I think I think too much...if that makes sense...but I do love writing things down, so hence my release now is my little journal I carry everywhere with me for moments of inspiration or boredom or madness...pretty much anything. I hope everyone else doesn't mind, but I thought I would share some of my rants with you..this is my way of documenting my personal thoughts and life which I have been filling with thought, poems and pictures since I was 14:

Written mid 2002:
"Something has clicked inside of me which tells me everything is OK. Something from deep inside has reached out and placed a hand in mine, reassured me, that even in change is good. My happiness is in my hands, my destiny, my peace, yet reaching it is harder than I ever thought it would be. My own definition of spiritual and emotional peace has changed. It used to be the praise I received, the pats on the back. Now it is just being allowed to be me. To just live and be happy, to smile a genuine smile unscathed by a disapproving glance, to be able to hold the one I love in my arms. To be there for others if they are lost. To just be...at peace with the world."


Written end of 2002:
"Bring to me the strength to acept what I have and what I cannot have. What I have:
1. Mental and physical health
2. Infinite love and caring inside
3. A basic goodness
4. A connection to the spiritual world
5. Faith in learning and that everything happens for a reason

I have the ability to be happy but want to achieve it on a minimalistic scale, not chasing unstable goals which can be taken away.
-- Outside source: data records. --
$ cat src/rtl/wim_defines.vh
// constants for the wake input monitor: modes, field codes and filter times
// assumes a 20 MHz core clock; included by the monitor and its pin channel
// ==========================================
// Operation
// - both edges on each wake pin count
// - interrupt in normal/stop, wake in sleep/fail-safe
// - static sense continuous, cyclic only in window
// - filter restarts on cross-back, accepts after time
// - per-pin wake enable; disabled pins never wake
// - per-pin wake source flags, always readable
// - level status in normal and stop modes
// - cyclic sense shows last window sample
// - alternate pins: fixed short filter, own flags
// - pull codes: none, down, up
// - pull code 11 follows detected level
// - filter codes: 16us, 64us, cyclic a, b
// - measurement path only in normal mode
// - measurement replaces pins one and two signalling
// - switch closed only when enabled and normal
// - measurement gates pulls, signals and flags
// - sleep with only pins one/two: fail, restart
`ifndef WIM_DEFINES_VH
`define WIM_DEFINES_VH

// ==========================================
// device modes
`define WIM_MODE_NORMAL 3'h0
`define WIM_MODE_STOP 3'h1
`define WIM_MODE_SLEEP 3'h2
`define WIM_MODE_FAILSAFE 3'h3
`define WIM_MODE_RESTART 3'h4

// ==========================================
// pull select codes
`define WIM_PULL_NONE 2'h0
`define WIM_PULL_DOWN 2'h1
`define WIM_PULL_UP 2'h2
`define WIM_PULL_AUTO 2'h3

// ==========================================
// filter select codes
`define WIM_FLT_STATIC_SHORT 2'h0
`define WIM_FLT_STATIC_LONG 2'h1
`define WIM_FLT_CYCLIC_A 2'h2
`define WIM_FLT_CYCLIC_B 2'h3

// ==========================================
// filter times
`define WIM_CLK_HZ 20000000
`define WIM_SHORT_FILTER_US 16
`define WIM_LONG_FILTER_US 64
// 16 us and 64 us in 20 MHz cycles, sized to the filter counter
`define WIM_SHORT_FILTER_CYC 11'h140
`define WIM_LONG_FILTER_CYC 11'h500
`define WIM_FILTER_CNT_W 11

// ==========================================
// reset values
`define WIM_RST_LEVEL 1'h0

`endif

$ cat src/rtl/wim_pin_chan.v
// one wake pin channel: three-stage synchroniser, both-edge filter, level hold
// assumes a raw pin from another domain; gate and window come from the same clock
`include "wim_defines.vh"

module wim_pin_chan (
	clk,
	rst,
	pin,
	active,
	long_sel,
	event_p,
	level
);
	input wire clk;
	input wire rst;
	input wire pin;
	input wire active;
	input wire long_sel;
	output reg event_p;
	output reg level;

	// ==========================================
	// synchroniser
	reg s1_q;
	reg s2_q;
	reg s3_q;
	always @(posedge clk) begin
		if (rst) begin
			s1_q <= 1'h0;
			s2_q <= 1'h0;
			s3_q <= 1'h0;
		end else begin
			s1_q <= pin;
			s2_q <= s1_q;
			s3_q <= s2_q;
		end
	end
	// a change counts only once stages two and three agree
	wire stable = (s2_q == s3_q);

	// ==========================================
	// filter
	localparam [10:0] short_cyc = `WIM_SHORT_FILTER_CYC;
	localparam [10:0] long_cyc = `WIM_LONG_FILTER_CYC;
	reg [10:0] cnt_q;
	reg busy_q;
	wire [10:0] limit = long_sel ? long_cyc : short_cyc;

	always @(posedge clk) begin
		if (rst) begin
			cnt_q <= 11'h0;
			busy_q <= 1'h0;
			event_p <= 1'h0;
			level <= `WIM_RST_LEVEL;
		end else begin
			event_p <= 1'h0;
			if (!active) begin
				// outside the window the filter is dropped; level keeps last sample
				busy_q <= 1'h0;
				cnt_q <= 11'h0;
			end else if (stable && s3_q != level) begin
				// a crossing in either direction starts or continues the filter
				if (!busy_q) begin
					busy_q <= 1'h1;
					cnt_q <= 11'h1;
				end else if (cnt_q >= limit - 11'h1) begin
					busy_q <= 1'h0;
					cnt_q <= 11'h0;
					level <= s3_q;
					event_p <= 1'h1;
				end else begin
					cnt_q <= cnt_q + 11'h1;
				end
			end else if (stable) begin
				// crossed back before the filter ran out: reject
				busy_q <= 1'h0;
				cnt_q <= 11'h0;
			end else if (busy_q) begin
				cnt_q <= cnt_q + 11'h1;
			end
		end
	end
endmodule // wim_pin_chan

$ cat src/rtl/wim_wake_monitor.v
// wake input monitor: three high-voltage wake pins and two alternate fail-safe pins
// assumes mode, control bits, timer windows and flag clears come from the same clock
`include "wim_defines.vh"

module wim_wake_monitor #(
	parameter N_WAKE = 3,
	parameter N_ALT = 2
) (
	clk,
	rst,
	hv_wake_pin,
	failsafe_out_pins,
	alt_pin_as_wake,
	dev_mode,
	sleep_cmd,
	wake_enable_ctrl,
	pull_source_ctrl,
	filter_mode_ctrl,
	meas_path_enable,
	cyclic_timer_a_win,
	cyclic_timer_b_win,
	wake_flag_clr,
	alt_flag_clr,
	wake_source_flags,
	alt_pin_wake_flags,
	pin_level_status,
	pull_up_en,
	pull_down_en,
	meas_switch,
	wake_irq,
	wake_up_req,
	spi_fail_set,
	restart_req
);
	input wire clk;
	input wire rst;
	input wire [N_WAKE-1:0] hv_wake_pin;
	input wire [N_ALT-1:0] failsafe_out_pins;
	input wire [N_ALT-1:0] alt_pin_as_wake;
	input wire [2:0] dev_mode;
	input wire sleep_cmd;
	input wire [N_WAKE-1:0] wake_enable_ctrl;
	input wire [2*N_WAKE-1:0] pull_source_ctrl;
	input wire [2*N_WAKE-1:0] filter_mode_ctrl;
	input wire meas_path_enable;
	input wire cyclic_timer_a_win;
	input wire cyclic_timer_b_win;
	input wire [N_WAKE-1:0] wake_flag_clr;
	input wire [N_ALT-1:0] alt_flag_clr;
	output reg [N_WAKE-1:0] wake_source_flags;
	output reg [N_ALT-1:0] alt_pin_wake_flags;
	output reg [N_WAKE-1:0] pin_level_status;
	output reg [N_WAKE-1:0] pull_up_en;
	output reg [N_WAKE-1:0] pull_down_en;
	output reg meas_switch;
	output reg wake_irq;
	output reg wake_up_req;
	output reg spi_fail_set;
	output reg restart_req;

	// ==========================================
	// mode decode
	function is_awake_mode;
		input [2:0] m;
		begin
			is_awake_mode = (m == `WIM_MODE_NORMAL) || (m == `WIM_MODE_STOP);
		end
	endfunction

	function is_low_power_mode;
		input [2:0] m;
		begin
			is_low_power_mode = (m == `WIM_MODE_SLEEP) || (m == `WIM_MODE_FAILSAFE);
		end
	endfunction

	wire normal_mode = (dev_mode == `WIM_MODE_NORMAL);
	wire awake = is_awake_mode(dev_mode);
	wire low_power = is_low_power_mode(dev_mode);

	// ==========================================
	// wake pin channels
	wire [N_WAKE-1:0] ev;
	wire [N_WAKE-1:0] lvl;
	wire [N_WAKE-1:0] gated;
	wire [N_WAKE-1:0] win;

	genvar i;
	generate
		for (i = 0; i < N_WAKE; i = i + 1) begin : g_wake
			wire [1:0] flt = filter_mode_ctrl[2*i+1:2*i];
			// pins one and two hand over to the measurement path when it is enabled
			assign gated[i] = (i < 2) && meas_path_enable;
			// cyclic sense listens only inside its timer window
			assign win[i] = !flt[1] ? 1'h1 :
				(flt[0] ? cyclic_timer_b_win : cyclic_timer_a_win);
			wim_pin_chan u_chan (
				.clk(clk),
				.rst(rst),
				.pin(hv_wake_pin[i]),
				.active(win[i] && !gated[i]),
				.long_sel(flt == `WIM_FLT_STATIC_LONG),
				.event_p(ev[i]),
				.level(lvl[i])
			);
		end
	endgenerate

	// ==========================================
	// alternate fail-safe pins, always static with the short filter
	wire [N_ALT-1:0] alt_ev;
	generate
		for (i = 0; i < N_ALT; i = i + 1) begin : g_alt
			wim_pin_chan u_alt (
				.clk(clk),
				.rst(rst),
				.pin(failsafe_out_pins[i]),
				.active(alt_pin_as_wake[i]),
				.long_sel(1'h0),
				.event_p(alt_ev[i]),
				.level()
			);
		end
	endgenerate

	// a disabled pin is still filtered for its level but never wakes; a gated pin is not filtered and never wakes
	wire [N_WAKE-1:0] qual = ev & wake_enable_ctrl & ~gated;
	wire [N_ALT-1:0] alt_qual = alt_ev & alt_pin_as_wake;
	wire any_wake = (|qual) || (|alt_qual);

	// only pins one and two would be left to wake the device
	wire only_gated_src = meas_path_enable && (|wake_enable_ctrl[1:0]) &&
		!(|(wake_enable_ctrl & ~{{(N_WAKE-2){1'h0}}, 2'h3})) && !(|alt_pin_as_wake);

	// ==========================================
	// flags, levels and pulls
	integer k;
	always @(posedge clk) begin
		if (rst) begin
			wake_source_flags <= {N_WAKE{1'h0}};
			alt_pin_wake_flags <= {N_ALT{1'h0}};
			pin_level_status <= {N_WAKE{`WIM_RST_LEVEL}};
			pull_up_en <= {N_WAKE{1'h0}};
			pull_down_en <= {N_WAKE{1'h0}};
			meas_switch <= 1'h0;
			wake_irq <= 1'h0;
			wake_up_req <= 1'h0;
			spi_fail_set <= 1'h0;
			restart_req <= 1'h0;
		end else begin
			// set wins over a clear arriving in the same cycle
			wake_source_flags <= (wake_source_flags & ~wake_flag_clr) | qual;
			alt_pin_wake_flags <= (alt_pin_wake_flags & ~alt_flag_clr) | alt_qual;
			for (k = 0; k < N_WAKE; k = k + 1) begin
				// level register freezes for gated pins and outside normal/stop
				if (awake && !gated[k]) begin
					pin_level_status[k] <= lvl[k];
				end
				case (gated[k] ? `WIM_PULL_NONE : pull_source_ctrl[2*k+1 -: 2])
					`WIM_PULL_DOWN: begin
						pull_up_en[k] <= 1'h0;
						pull_down_en[k] <= 1'h1;
					end
					`WIM_PULL_UP: begin
						pull_up_en[k] <= 1'h1;
						pull_down_en[k] <= 1'h0;
					end
					`WIM_PULL_AUTO: begin
						// keep the pin where it is: reinforces the detected level
						pull_up_en[k] <= lvl[k];
						pull_down_en[k] <= !lvl[k];
					end
					default: begin
						pull_up_en[k] <= 1'h0;
						pull_down_en[k] <= 1'h0;
					end
				endcase
			end
			meas_switch <= meas_path_enable && normal_mode;
			wake_irq <= any_wake && awake;
			wake_up_req <= any_wake && low_power;
			spi_fail_set <= sleep_cmd && only_gated_src;
			restart_req <= sleep_cmd && only_gated_src;
		end
	end
endmodule // wim_wake_monitor

$ cat config.mk
export PLATFORM = sky130hd
export DESIGN_NAME = wim_wake_monitor
export DESIGN_NICKNAME = d
export VERILOG_FILES = /design/src/rtl/wim_pin_chan.v /design/src/rtl/wim_wake_monitor.v
export VERILOG_INCLUDE_DIRS = /design/src /design/src/rtl
export SDC_FILE = /design/constraint.sdc
export NUM_CORES = 1
export LEC_CHECK = 0
export ABC_AREA = 1
export BUFFER_PORTS_ARGS = -buffer_cell sky130_fd_sc_hd__clkbuf_2
export CAP_MARGIN = 20
export CORE_MARGIN = 4
export CORE_UTILIZATION = 54
export DETAILED_ROUTE_END_ITERATION = 8
export PLACE_DENSITY = 0.74
export REMOVE_ABC_BUFFERS = 1
export SLEW_MARGIN = 10
export SYNTH_ARGS = -nofsm -noshare
export SYNTH_HDL_FRONTEND = slang
export SYNTH_HIERARCHICAL = 1
export SYNTH_SLANG_ARGS = --single-unit
export TNS_END_PERCENT = 30
$ cat constraint.sdc
create_clock -name clk -period 1.4 [get_ports clk]
set_input_delay 0 -clock clk [delete_from_list [all_inputs] [get_ports clk]]
set_output_delay 0 -clock clk [all_outputs]
set_load 0.02 [all_outputs]
==> results.json, run 1 <==
{
  "rsz0062_at_grt": "true",
  "max_cap_violations": 0,
  "critical-path-top-delay-family": "simple AND/OR/NAND/NOR gates",
  "path_max_fanout": 8,
  "hpwl_um": 8820,
  "grt_max_degree": 20,
  "cp-end-kind": "flip-flop",
  "clk_latency_ns": 0.38,
  "antennaDiodeCount": 0,
  "io_buffers": 54,
  "fp.dieW_um": 110,
  "async_flop_share_pct": 0,
  "antenna_found_initial": 0,
  "violations": "hold timing, setup timing",
  "internal-power_uw": 4290,
  "clkPwrFrac_pct": 37.2,
  "ir_drop_uv": 614,
  "core_area_um2": 10300,
  "fin_util_pct": 74.7,
  "cts_tree": "done",
  "critical_path.startpoint": "g_wake[2].u_chan/s3_q",
  "p_comb_share_pct": 10.6,
  "sequentialPowerShare_pct": 52.2,
  "crit_required_ns": 1.72,
  "synthCells": 762,
  "drive_gt1_share_pct": 40.3,
  "wl_per_cell_um": 12.8,
  "slowest_delay_ns": 0.35,
  "synth_edf_count": 0,
  "cts-htree-levels": 3,
  "synth.largest_area_cell": "dfxtp_1",
  "start_util_pct": 55.2,
  "num_rows": 37,
  "slowest_stage": "dfxtp_1",
  "grt_use_total_pct": 21.1,
  "syn2layout_area_growth_pct": 35.3,
  "reg2reg_from": "g_wake[2].u_chan/s3_q",
  "powerDensity_nw_per_um2": 747,
  "seq_area_frac_synth_pct": 36.4,
  "netlist.area_leader.share_pct": 36.4,
  "p_sw_share_pct": 25.2,
  "synthTopCellsByArea": "dfxtp_1, nand2_1, inv_1",
  "clock_skew_ns": 0.0136,
  "power_uw": 5730,
  "fmax_ghz": 0.643,
  "die_area_um2": 12200,
  "first_iter_violations": 275,
  "ys_seq_elements": 103,
  "clock_path_buffers": 2,
  "critPathArrivalTime_ns": 1.88,
  "gr-total-overflow": 0,
  "fillCellCount": 745,
  "drv_slew": 0,
  "hold_start": "dev_mode[1]",
  "p_switching_uw": 1440,
  "route.vias.total": 5170,
  "cts_made_buffers": 9,
  "place_inst": 987,
  "synth_flop_cell": "dfxtp_1",
  "place_congestion": 0.873,
  "slew-limit-headroom_pct": 62.4,
  "hold_ws_ns": -0.0222,
  "antenna_left": 0,
  "remaining_drc_errors": 0,
  "synth_cell_type_count": 34,
  "finalNetCount": 966,
  "setup_violations": 49,
  "clk_pin_slew_ns": 0.10,
  "tns_ns": -2.55,
  "firstDrtPassIters": 4,
  "cp_common_cell": "nor2_2",
  "grt_pass1_vias": 5007,
  "cts.sinks": 103,
  "fp.dieH_um": 110,
  "start_kind": "flip-flop",
  "grt_pass1_wl_um": 21700,
  "cts-root-buf": "clkbuf_8",
  "power_leakage_uw": 0.00318,
  "path_buf_inv": 0,
  "postRouteWirelength_um": 13400,
  "min_period_ns": 1.56,
  "fin_cells": 1046,
  "syn_area_um2": 5670,
  "syn_avg_cell_area_um2": 7.44,
  "finalHoldViolCount": 1,
  "period_share_pct": 111,
  "via_per_inst": 4.94,
  "worstPathCellList": "nor2_2, o21ai_1, nor2_2, nand3_2, o21ai_4, nand2_4, nor2_2",
  "synth_common_cells": "nand2_1, dfxtp_1, inv_1",
  "io_pins": 55,
  "setup_ws_ns": -0.156,
  "status": "complete, but fails checks",
  "post-synth-top-count-cell": "nand2_1",
  "worstSetupPathType": "reg2reg",
  "worst_pin_slew_ns": 0.563,
  "yosysWarnings": 6,
  "min-delay-path-class": "in2reg"
}
-- path summary, 6_finish.rpt --
kind | end | slack (ns) | cells past startpoint
setup / recovery | g_wake[2].u_chan/cnt_q[9] | -0.16 | 7
hold / removal | pin_level_status[2] | -0.02 | 3
setup reg to reg | g_wake[2].u_chan/cnt_q[9] | -0.16 | 7
hold reg to reg | g_wake[0].u_chan/s2_q | 0.40 | 2
-- per-layer routing --
| metal | vias up | share of wire, % | global-route usage (%) |
|---|---|---|---|
| met5 | - | 0 | 0 |
| met4 | 0 | 1.7 | 7.47 |
| met3 | 20 | 3.8 | 3.78 |
| met2 | 103 | 51 | 36.8 |
| met1 | 2390 | 44 | 25.9 |
| li1 | 2657 | - | - |
-- final cells by class --
cell class / count / area (um2) / area share [%]
Sequential cell: 103 / 2110 / 27.5
Multi-Input combinational cell: 540 / 3760 / 49.1
Timing Repair Buffer: 135 / 968 / 12.6
Clock inverter: 6 / 90.1 / 1.17
Tap cell: 136 / 170 / 2.22
Clock buffer: 10 / 138 / 1.79
Inverter: 116 / 435 / 5.68
-- worst register-to-register path, delay by kind of cell (launching register included) --
kind               cells  cell delay, ns
AOI/OAI and AO/OA      2            0.28
DFF                    1            0.35
and+or+nand+nor        5            0.87
-- per-stage QoR --
stage | area, um2 | setup WS, ns
floorplan | 5620 | -0.0591
global placement | 6340 | -0.154
detailed placement | 6340 | -0.187
CTS | 7250 | -0.0937
global route | 7670 | -0.197
finish | 7670 | -0.156
-- cell families after synthesis --
family                   synth area share, %
AND/OR/NAND/NOR                         38.6
adder cells (fa/ha/maj)                 5.52
XOR/XNOR                                4.17
multiplexers                           0.177
buffers and inverters                   8.81
AO/OA/AOI/OAI                           6.29
flip-flops                              36.4
other                                 0.0661
-- repair_timing --
action / in CTS / in global routing
endpoints found under the hold margin: 27 / 1
buffers inserted: 3 / 7
resized for setup: 62 / 92
pin swaps: 25 / 46
hold buffers: 35 / 1
endpoints found under the setup margin: 63 / 70
-- flip-flops by register name (all words and copies together) (netlist names), 2 cells and up --
| register | cells |
|---|---|
| g_alt.u_alt/s3_q | 2 |
| pull_up_en | 3 |
| g_alt.u_alt/busy_q | 2 |
| g_wake.u_chan/s2_q | 3 |
| g_wake.u_chan/cnt_q | 33 |
| g_wake.u_chan/s1_q | 3 |
| g_alt.u_alt/s1_q | 2 |
| g_wake.u_chan/event_p | 3 |
| g_alt.u_alt/level | 2 |
| wake_source_flags | 3 |
| pin_level_status | 3 |
| alt_pin_wake_flags | 2 |
| pull_down_en | 3 |
| g_wake.u_chan/s3_q | 3 |
| g_alt.u_alt/event_p | 2 |
| g_alt.u_alt/cnt_q | 22 |
| g_wake.u_chan/busy_q | 3 |
| g_alt.u_alt/s2_q | 2 |
| g_wake.u_chan/level | 3 |
-- power groups by stage --
stage	logic [uW]	clock network [uW]	registers, uW
2_1_floorplan	248	0	3070
3_3_place_gp	422	0	3060
3_5_place_dp	437	0	3060
4_1_cts	549	2180	2990
5_1_grt	671	2300	3000
6_report	609	2130	2990
-- placed cells by master, fill, tap and decap left out, types with 18 or more instances in the layout --
cell type	n
ha_4	20
nand2_2	35
nand2_4	20
a21oi_1	27
inv_1	97
dlygate4sd3_1	36
nand3_2	23
nor2_1	63
inv_2	18
dfxtp_1	73
nand2_1	131
o21ai_0	20
nor2_4	33
buf_4	45
xor2_1	22
nand3_1	32
clkbuf_2	54
nor2_2	49
dfxtp_2	27
(Power assumes the default switching activity.)
==> run 2: changes to the inputs <==
- clock period: 1.4 -> 1.2 ns (I/O delays scaled with it)
==> run 2 against run 1 <==
Effect of this change:
- the flow finishes with violations (setup timing)
- worst setup slack worse by 0.22 ns
- critical path depth up 3
- flip-flop and latch count did not move
- global-route usage rose by 1.1 points
- total power up 19%
==> results.json, run 2 (synthesis results as in run 1) <==
{
  "slowest_delay_ns": 0.37,
  "gr-total-overflow": 0,
  "clk_latency_ns": 0.37,
  "p_switching_uw": 1650,
  "reg_top3": "g_wake.u_chan/cnt_q (33), g_alt.u_alt/cnt_q (22)",
  "grt_max_degree": 17,
  "design_area_um2": 7880,
  "powerDensity_nw_per_um2": 866,
  "clk_pin_slew_ns": 0.09,
  "start_kind": "flip-flop",
  "core_area_um2": 10300,
  "syn2layout_area_growth_pct": 39.0,
  "min_period_ns": 1.58,
  "cp-end-kind": "flip-flop",
  "ir_drop_uv": 713,
  "internal-power_uw": 5170,
  "grt_use_total_pct": 22.2,
  "wl_per_cell_um": 12.9,
  "fin_cells": 1076,
  "final_cell_mix": "nand2_1, inv_1, buf_4",
  "clock_path_buffers": 2,
  "largest_reg_flops": 33,
  "place_area_um2": 6650,
  "setup_violations": 70,
  "status": "complete, but fails checks",
  "fmax_ghz": 0.634,
  "grt_pass1_wl_um": 23100,
  "rsz0062_at_grt": "true",
  "drv_slew": 0,
  "p_comb_share_pct": 11.2,
  "slowest_stage": "dfxtp_2",
  "die_area_um2": 12200,
  "worst_pin_slew_ns": 0.599,
  "sequentialPowerShare_pct": 51.1,
  "finalNetCount": 996,
  "critPathArrivalTime_ns": 1.89,
  "drive_gt1_share_pct": 42.2,
  "mostFrequentLayoutCell": "nand2_1",
  "antenna_left": 0,
  "grt_pass1_vias": 5397,
  "start_util_pct": 55.2,
  "io_buffers": 54,
  "period_share_pct": 131,
  "finalHoldViolCount": 0,
  "firstDrtPassIters": 4,
  "cts.sinks": 103,
  "crit_required_ns": 1.51,
  "first_iter_violations": 175,
  "cts-htree-levels": 3,
  "violations": "setup timing",
  "place_ws_ns": -0.416,
  "io_pins": 55,
  "route.vias.total": 5325,
  "clkPwrFrac_pct": 37.8,
  "postRouteWirelength_um": 13900,
  "place_inst": 1026,
  "fillCellCount": 746,
  "num_rows": 37,
  "worstPathCellList": "ha_4, nand2_2, nand2_2, nand2_1, nand2_1, nor2_2, nand3_2, o21ai_4, nand2_4, nor2_4",
  "fp.dieW_um": 110,
  "hpwl_um": 9560,
  "cts-root-buf": "clkbuf_8",
  "p_sw_share_pct": 24.2,
  "place_congestion": 0.913,
  "clock_skew_ns": 0.00792,
  "power_uw": 6820,
  "fp.dieH_um": 110,
  "via_per_inst": 4.95,
  "slew-limit-headroom_pct": 59.9,
  "path_max_fanout": 8,
  "antennaDiodeCount": 0,
  "remaining_drc_errors": 0,
  "power_leakage_uw": 0.00334,
  "worstSetupPathType": "reg2reg",
  "cts_made_buffers": 9,
  "setup_ws_ns": -0.378,
  "cts_tree": "done",
  "min-delay-path-class": "in2reg",
  "regMostFlops": "g_wake.u_chan/cnt_q",
  "antenna_found_initial": 0,
  "max_cap_violations": 0
}
-- run 2: cell type report --
cell class | count | area, um2 | area share, %
Multi-Input combinational cell | 540 | 3760 | 47.7
Tap cell | 136 | 170 | 2.16
Clock inverter | 6 | 109 | 1.38
Timing Repair Buffer | 165 | 1180 | 15.0
Sequential cell | 103 | 2100 | 26.7
Inverter | 116 | 438 | 5.56
Clock buffer | 10 | 128 | 1.62
-- run 2: stage by stage --
step / hold WS (ns) / setup TNS, ns / utilization, %
3_3_place_gp: 0.176 / -18.57 / 64.7
5_1_grt: 0.0393 / -21.37 / 76.7
2_1_floorplan: 0.0691 / -13.02 / -
6_report: 0.0361 / -16.57 / 76.7
4_1_cts: 0.00976 / -15.97 / 73.1
3_5_place_dp: 0.176 / -21.80 / 64.7
-- run 2: power by group through the flow --
stage	sequential (uW)	combinational, uW	clock, uW
after CTS	3480	682	2640
final	3490	761	2580
after detailed placement	3560	561	0
after floorplan	3580	290	0
after global placement	3560	544	0
after global routing	3490	833	2810
-- run 2: path summary, 6_finish.rpt --
kind | from | endpoint | slack (ns) | depth (start not counted)
worst max-delay path | g_wake[2].u_chan/cnt_q[8] | g_wake[2].u_chan/cnt_q[4] | -0.38 | 10
worst min-delay path | meas_path_enable | pin_level_status[0] | 0.04 | 4
worst min register to register | g_alt[1].u_alt/s1_q | g_alt[1].u_alt/s2_q | 0.41 | 2
worst max register to register | g_wake[2].u_chan/cnt_q[8] | g_wake[2].u_chan/cnt_q[4] | -0.38 | 10
-- run 2: critical path: cells and delay by family, from the launching register on --
| family | cells | cell delay [ns] |
|---|---|---|
| flip-flops | 1 | 0.37 |
| adder cells (fa/ha/maj) | 1 | 0.22 |
| AO/OA/AOI/OAI | 1 | 0.10 |
| AND/OR/NAND/NOR | 8 | 0.82 |
-- run 2: what timing repair did --
action	CTS	global route
endpoints found under the setup margin	70	76
setup buffers	4	2
resized for setup	61	88
hold buffers	30	0
hold endpoints to repair	27	0
pin swaps	31	34
-- run 2: routing by layer --
layer	global-route usage, %	wire length (um)
met4	9.61	328
met1	26.4	6000
met2	39.1	7110
met3	3.67	470
met5	0	0
==> run 3: changes to the inputs <==
- CORE_UTILIZATION: 54 -> 53
- PLACE_DENSITY: 0.74 -> 0.73
- SYNTH_HIERARCHICAL: 1 -> not set
==> run 3 against run 2 <==
Effect of this change:
- the flow still finishes with violations (setup timing)
- wire length hardly changed
- synthesized cell count decreased by 0.26%
- register-to-register slack improved by 0.03 ns
- via count grew 2.7%
- total power decreased by 2.1%
- sequential power hardly changed
- die area decreased by 5.4%
- non-clock buffer count rose by 17
- synthesized area decreased by 7.6%
- first-iteration DRC count up 57%
- critical path depth unchanged
- clock power is essentially flat
- critical path type unchanged
- largest power group unchanged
Your mind can be either your best friend or your worst enemy!"

I will add more to these when I wish to share my them...I hope they made sense!!

Thanks, great forum idea

Carrie

0 Replies
 
the prince
 
  1  
Reply Wed 28 May, 2003 06:11 am
Hey Maple leaf - will u buy my book if I wrote one (it probably would be rated 18, but I think most of A2K members should not have a problem with it) Smile
0 Replies
 
Mapleleaf
 
  1  
Reply Wed 28 May, 2003 10:12 am
Gautam,
Sure, I'd buy one.

Carrie,
I love your prose. IMO, serving up your soul is always good reading.
0 Replies
 
Pitter
 
  1  
Reply Wed 28 May, 2003 05:35 pm
Mapleleaf I bet you could put together an interesting book too. One doesn't have to be in exotic place to have thoughts and experiences to write about that interest the rest of us.
0 Replies
 
Mapleleaf
 
  1  
Reply Wed 28 May, 2003 06:37 pm
That's true, but you have a flair for writing...descriptive...flowing...alive.
0 Replies
 
carrie
 
  1  
Reply Thu 29 May, 2003 03:50 am
I think a little more soul serving may be due soon...:-)
0 Replies
 
CodeBorg
 
  1  
Reply Thu 29 May, 2003 04:59 am
You want fries with that?
I just love filet of soul.
You are what you eat, y'know,
and I'd like some spirit to go.

Dear Diary,

Uh. I don't know what to write.
What do I write? C'mon, I'm sposed to write something.
What's the right thing to say here?
Damn. I suck at this.
I keep a journal sometimes, but a diary, I don't know.
I've never kept a diary before.
What if somebody sees it?
What then? It all seems so ... so ... online.
I don't want to be online. That's like a machine buzzing in the window.
I'd rather not have to write anything, because having to, have to,
that's like the performance of Riggoletto by C-3PO.
It scores well but lacks ... soul.
Am I to become electron? That's no good.
So Diary, if you really want me to write,
why don't we just cut all the BS and talk about you instead.
Are you made of paper or what?
Tell me about your family. Is the mainframe still going?
Nice interface, you've got GUI.
Psshh, this'll never work.
I don't even know you. You're just a website,
and me, I'm a ... I'm a ... not a website. Something else.
Something different I don't know yet, but I wouldn't tell you anyways
because you're so quiet and all you do is sit there.
Never trust the quiet ones.
They always listen.
Okay, I'm gonna go for a walk now,
and when I come back ... well, why don't you just sit here and wait then.
You have a very nice online morning, and
good luck with the new hardware.
You don't drink coffee do you? Mmm, didn't think so.